如上我在proc节点的write实现中发生了一个内存泄露,我们接下来看看系统是如何检测到它的。
- 触发内存泄露
/ # echo 1 > /proc/workqueue
mem leak,ptr = 9e3c0000
mem leak,ptr =9e3c8000
- 等待系统的memleak检测线程调度(最长10min),或者你可以执行如下的命令强制系统去检测内存泄露
echo scan > /sys/kernel/debug/kmemleak
注:当你强制触发检测的时候,需要留意的是第一次触发检测的时候,会先sleep出去1min,以保证系统完全的bring up。
- 随后系统将检测到内存泄露,并通知你去查看
/ # kmemleak: 2 new suspected memory leaks (see /sys/kernel/debug/kmemleak)
- 查看可能的内存泄露点
/ # cat /sys/kernel/debug/kmemleak
unreferenced object 0x9e3c0000
(size 32768): comm “sh”, pid 778, jiffies 4294939511 (age 57.630s)
hex dump (first 32 bytes):
00 00 00 00 00 00 00 00 00 00 00 00 00 00 00 00 …
00 00 00 00 00 00 00 00 00 00 00 00 00 00 00 00 … backtrace:
[<80138228>] proc_reg_write+0x5c/0x84
[<800ebdd4>] __vfs_write+0x1c/0xd8
[<800ec618>] vfs_write+0x90/0x170
[<800ece18>] SyS_write+0x3c/0x90
[<8000f3c0>] ret_fast_syscall+0x0/0x3c
[] 0xffffffff / #
注:如果你觉得memleak的检测线程间隔时间太长,那么你可以手动的修改,如下:
Kmemleak.c (mm)
#define SECS_SCAN_WAIT 600 /* subsequent auto scanning delay */
2. 深入的理解Kmemleak
为了更加深入的理解Kmemleak的检测原理,我们不妨做如下实验:
我们在最开始的位置定义一个全局的指针变量,让tmp_ptr 指向泄露的那块内存,如下:
char * tmp_ptr = NULL;
...
#ifdef MM_LEAK_DEBUG
char *mm = kmalloc(32*1024, GFP_KERNEL);
printk("mem leak,ptr = %p\n",mm);
tmp_ptr = mm;
if(mm)
{
memset(mm,0x0,32*1024);
mm = kmalloc(32*1024, GFP_KERNEL);
printk("mem leak,ptr = %p\n",mm);
kfree(mm);
}
#endif
...
我们再次运行kmemleak:
/ # echo 1 > /proc/workqueue
mem leak,ptr = 9e3c0000
mem leak,ptr = 9e3c8000
/ #
/ # echo scan > /sys/kernel/debug/kmemleak
/ # echo scan > /sys/kernel/debug/kmemleak
/ # echo scan >/sys/kernel/debug/kmemleak
/ #
我们发现很遗憾,kmemleak并不能为你检测到这块内存泄露,因为它检测到tmp_ptr这个指针还指向它。所以系统错误的判定该处没有内存泄露。
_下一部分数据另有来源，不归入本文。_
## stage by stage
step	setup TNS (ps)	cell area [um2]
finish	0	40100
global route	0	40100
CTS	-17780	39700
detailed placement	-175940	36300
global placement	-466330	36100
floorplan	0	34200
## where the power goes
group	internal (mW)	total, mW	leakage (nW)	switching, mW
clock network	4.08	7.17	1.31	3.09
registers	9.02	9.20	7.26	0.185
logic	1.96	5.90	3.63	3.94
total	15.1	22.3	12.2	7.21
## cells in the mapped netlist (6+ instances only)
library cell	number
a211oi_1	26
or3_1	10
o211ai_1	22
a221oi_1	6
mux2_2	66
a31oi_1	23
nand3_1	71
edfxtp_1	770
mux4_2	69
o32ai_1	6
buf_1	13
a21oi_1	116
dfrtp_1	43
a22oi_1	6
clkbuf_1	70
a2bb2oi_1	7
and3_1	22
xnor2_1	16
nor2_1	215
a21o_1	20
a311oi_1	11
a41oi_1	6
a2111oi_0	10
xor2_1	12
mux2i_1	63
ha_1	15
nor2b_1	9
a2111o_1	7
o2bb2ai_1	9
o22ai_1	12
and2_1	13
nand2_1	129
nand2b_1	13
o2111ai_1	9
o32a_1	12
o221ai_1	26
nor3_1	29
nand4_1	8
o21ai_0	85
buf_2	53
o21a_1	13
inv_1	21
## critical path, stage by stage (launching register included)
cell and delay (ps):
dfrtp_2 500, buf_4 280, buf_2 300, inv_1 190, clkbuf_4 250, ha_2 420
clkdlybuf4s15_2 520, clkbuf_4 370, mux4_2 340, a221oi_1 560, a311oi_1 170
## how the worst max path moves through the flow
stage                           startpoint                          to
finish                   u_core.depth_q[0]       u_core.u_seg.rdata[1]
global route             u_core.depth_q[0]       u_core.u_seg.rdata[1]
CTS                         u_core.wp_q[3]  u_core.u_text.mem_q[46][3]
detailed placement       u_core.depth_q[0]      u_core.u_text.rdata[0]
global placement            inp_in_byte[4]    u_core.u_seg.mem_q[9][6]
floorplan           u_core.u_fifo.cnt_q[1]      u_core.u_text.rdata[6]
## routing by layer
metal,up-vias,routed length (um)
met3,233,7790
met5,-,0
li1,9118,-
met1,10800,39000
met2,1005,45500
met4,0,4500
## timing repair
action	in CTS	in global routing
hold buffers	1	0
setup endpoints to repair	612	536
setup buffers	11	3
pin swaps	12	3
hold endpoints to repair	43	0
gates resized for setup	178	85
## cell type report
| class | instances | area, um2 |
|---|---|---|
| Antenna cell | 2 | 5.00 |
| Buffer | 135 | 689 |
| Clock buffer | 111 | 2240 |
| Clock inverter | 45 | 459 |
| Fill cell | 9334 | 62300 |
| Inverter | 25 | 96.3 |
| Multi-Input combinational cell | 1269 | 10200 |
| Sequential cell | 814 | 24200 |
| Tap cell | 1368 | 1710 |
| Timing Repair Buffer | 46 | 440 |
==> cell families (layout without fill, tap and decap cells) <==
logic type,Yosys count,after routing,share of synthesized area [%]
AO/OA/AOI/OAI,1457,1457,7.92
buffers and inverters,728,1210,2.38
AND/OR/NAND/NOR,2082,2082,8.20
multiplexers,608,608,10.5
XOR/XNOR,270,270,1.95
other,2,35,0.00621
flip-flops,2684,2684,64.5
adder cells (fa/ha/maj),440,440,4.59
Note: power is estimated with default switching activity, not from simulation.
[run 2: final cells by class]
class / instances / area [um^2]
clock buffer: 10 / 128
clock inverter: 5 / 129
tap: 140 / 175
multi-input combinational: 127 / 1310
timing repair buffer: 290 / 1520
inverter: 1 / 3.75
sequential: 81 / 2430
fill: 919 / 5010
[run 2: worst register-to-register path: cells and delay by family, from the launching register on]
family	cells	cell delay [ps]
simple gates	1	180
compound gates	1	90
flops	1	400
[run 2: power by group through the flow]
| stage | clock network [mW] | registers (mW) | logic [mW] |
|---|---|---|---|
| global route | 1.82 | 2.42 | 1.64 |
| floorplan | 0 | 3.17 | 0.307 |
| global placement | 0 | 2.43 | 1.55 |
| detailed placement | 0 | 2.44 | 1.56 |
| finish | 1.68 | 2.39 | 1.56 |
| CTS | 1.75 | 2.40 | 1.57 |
我们不妨再做一次实验,再次调用“echo 1 > /proc/workqueue ”,再触发一次内存泄露
/ # echo 1 > /proc/workqueue
mem leak,ptr = 9e3c0000
mem leak,ptr =9e3c8000
/ # echo scan > /sys/kernel/debug/kmemleak
/ # echo scan >/sys/kernel/debug/kmemleak
/ # echo scan > /sys/kernel/debug/kmemleak
/ # echo 1 > /proc/workqueue
mem leak,ptr = 9e3c8000
mem leak,ptr =9e3d0000
/ #
/ # echo scan > /sys/kernel/debug/kmemleak
kmemleak: 1 new suspected memory leaks (see /sys/kernel/debug/kmemleak)
然后我们看下该处内存泄露
/ # cat /sys/kernel/debug/kmemleak
unreferenced object 0x9e3c0000 (size32768):
comm “sh”, pid 776, jiffies 4294938930 (age 326.730s)
hex dump (first 32 bytes):
00 00 00 00 00 00 00 00 00 00 00 00 00 00 00 00 …
00 00 00 00 00 00 00 00 00 00 00 00 00 00 00 00 … backtrace:
[<80138228>] proc_reg_write+0x5c/0x84
[<800ebdd4>] __vfs_write+0x1c/0xd8
[<800ec618>] vfs_write+0x90/0x170
[<800ece18>] SyS_write+0x3c/0x90
[<8000f3c0>] ret_fast_syscall+0x0/0x3c
[] 0xffffffff
哦哦,系统帮我们检测到了第一次的内存泄露,原因是第一次泄露的内存已经没有人在引用了。
3. 将泄露的内存还给系统
当我们发现内存泄露后,是可以将泄露的内存释放还给系统的,方法如下:
# echo scan=off > /sys/kernel/debug/kmemleak
# echo off > /sys/kernel/debug/kmemleak
需要特别注意的是kmemleak scan thread运行的情况下,无法释放kmemleak objects,因此我们首先要将kmemleak的检测线程停止。
kmemleak_write
if (strncmp(buf, "off", 3) == 0)
kmemleak_disable();
->schedule_work(&cleanup_work);
->kmemleak_do_cleanup
->__kmemleak_do_cleanup
delete_object_full